Cypriot billionaire businessman

Polys Haji-Ioannou (Πόλυς Χατζηιωάννου, born 1959/1960) is a Cypriot billionaire businessman, known for his shipping company Polyar Tankers and as a significant shareholder in the airline EasyJet, which was founded by his brother Stelios Haji-Ioannou.

== Early life ==
Haji-Ioannou was born in Cyprus to shipping magnate Loucas Haji-Ioannou (1927–2008), who built up a large shipping fleet beginning in the 1950s. His siblings include Stelios Haji-Ioannou, the founder of EasyJet, and Clelia Haji-Ioannou.

== Career ==

=== Polyar Tankers ===
Haji-Ioannou is the founder and owner of Polyar Tankers, a shipping company established in the early 1990s. The company has managed a fleet of around 20 oil tanker vessels.

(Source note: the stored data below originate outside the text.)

File: src/ps2_pkg.sv
package ps2_pkg;

    // ------------------------------------------------------------------
    // payload types
    // ------------------------------------------------------------------

    // one byte of scan code set 2
    typedef logic [7:0] scan_code_t;

    // one character, plain 8-bit ascii
    typedef logic [7:0] ascii_t;

    // ------------------------------------------------------------------
    // frame layout
    // ------------------------------------------------------------------

    // start, 8 data bits lsb first, odd parity, stop
    localparam int FRAME_BITS = 11;

    // ------------------------------------------------------------------
    // special scan codes, set 2
    // ------------------------------------------------------------------

    // next byte is a release
    localparam scan_code_t BREAK_PREFIX = 8'hf0;

    // next byte is from the extended key block
    localparam scan_code_t EXT_PREFIX = 8'he0;

    // modifier keys
    localparam scan_code_t LSHIFT_CODE = 8'h12;
    localparam scan_code_t RSHIFT_CODE = 8'h59;
    localparam scan_code_t CAPS_CODE   = 8'h58;

endpackage
File: src/design/tiny_cpu.sv
`include "tiny_cpu_config.svh"

module tiny_cpu import tiny_cpu_pkg::*; (
  input    logic     CLOCK
  , input  logic     RESET
  , input  logic [`DATA_W-1:0] read_bus
  , output logic [`ADDR_W-1:0] addr_bus
  , output logic [`DATA_W-1:0] write_bus
  , output bus_cmd_t ctrl_bus
  , output logic [`DATA_W-1:0] acc_out
  , output logic     halted
);

  stage_t             stage;
  read_item_t         read_item;
  logic               capture;
  decoded_t           dec;
  logic [`DATA_W-1:0] ip;
  logic [`DATA_W-1:0] result;
  logic               carry;
  logic               zero;

  operand_if operands ();

  sequencer sequencer_i (
    .CLOCK, .RESET, .dec, .stage, .read_item, .capture, .halted
  );

  program_counter program_counter_i (
    .CLOCK, .RESET, .stage, .read_item, .capture, .dec,
    .operands(operands.consumer), .carry, .zero, .ip
  );

  decoder decoder_i (
    .CLOCK, .RESET, .stage, .capture, .read_bus, .dec
  );

  operand_fetch operand_fetch_i (
    .CLOCK, .RESET, .read_item, .capture, .read_bus, .operands(operands.producer)
  );

  alu_regs alu_regs_i (
    .CLOCK, .RESET, .stage, .dec, .operands(operands.consumer),
    .result, .carry, .zero, .acc(acc_out)
  );

  memory_port memory_port_i (
    .CLOCK, .RESET, .stage, .read_item, .ip, .dec, .result,
    .operands(operands.consumer), .addr_bus, .ctrl_bus, .write_bus
  );

endmodule

File: config.mk
export PLATFORM = sky130hd
export DESIGN_NAME = tiny_cpu
export DESIGN_NICKNAME = d
export VERILOG_FILES = /design/src/design/tiny_cpu_pkg.sv /design/src/design/operand_if.sv /design/src/design/sequencer.sv /design/src/design/program_counter.sv /design/src/design/decoder.sv /design/src/design/operand_fetch.sv /design/src/design/alu_regs.sv /design/src/design/memory_port.sv /design/src/design/tiny_cpu.sv
export VERILOG_INCLUDE_DIRS = /design/src /design/src/include
export SDC_FILE = /design/constraint.sdc
export NUM_CORES = 1
export LEC_CHECK = 0
export BUFFER_PORTS_ARGS = -buffer_cell sky130_fd_sc_hd__buf_2
export CORE_ASPECT_RATIO = 1.2
export CORE_UTILIZATION = 49
export CTS_CLUSTER_DIAMETER = 50
export CTS_CLUSTER_SIZE = 14
export DETAILED_ROUTE_END_ITERATION = 12
export GPL_ROUTABILITY_DRIVEN = 0
export PLACE_DENSITY = 0.67
export REMOVE_ABC_BUFFERS = 1
export SLEW_MARGIN = 25
export SYNTH_ARGS = -nofsm -noshare
export SYNTH_HDL_FRONTEND = slang
export SYNTH_SLANG_ARGS = --single-unit
File: constraint.sdc
create_clock -name CLOCK -period 10.8 [get_ports CLOCK]
set_clock_uncertainty 0.2 [all_clocks]
set_input_delay 2.16 -clock CLOCK [delete_from_list [all_inputs] [get_ports CLOCK]]
set_output_delay 2.16 -clock CLOCK [all_outputs]
set_load 0.01 [all_outputs]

=== EasyJet shareholding ===
Haji-Ioannou holds a significant stake in EasyJet, which was founded in 1995 by his brother Stelios. His stake in the company forms a large part of his personal fortune. In 2013, he and his siblings sold a portion of their shares to protest EasyJet's expansion strategy.

=== Safe Bulkers ===
Haji-Ioannou is chairman and chief executive officer of the dry bulk shipping company Safe Bulkers Inc., a position he has held since its 2008 listing on the New York Stock Exchange. He is also the largest individual shareholder, holding approximately 27–28% of the company's shares, making Safe Bulkers effectively under his control.

== Net worth ==
As of 2023, Haji-Ioannou’s net worth was estimated at around US$1.1 billion, according to Forbes. Other financial media, such as GoodReturns, have reported similar figures of US$1.2 billion.

== Personal life ==
In 2001, Haji-Ioannou married Rosemarie Zoudrou; they have two children and reside in Monaco.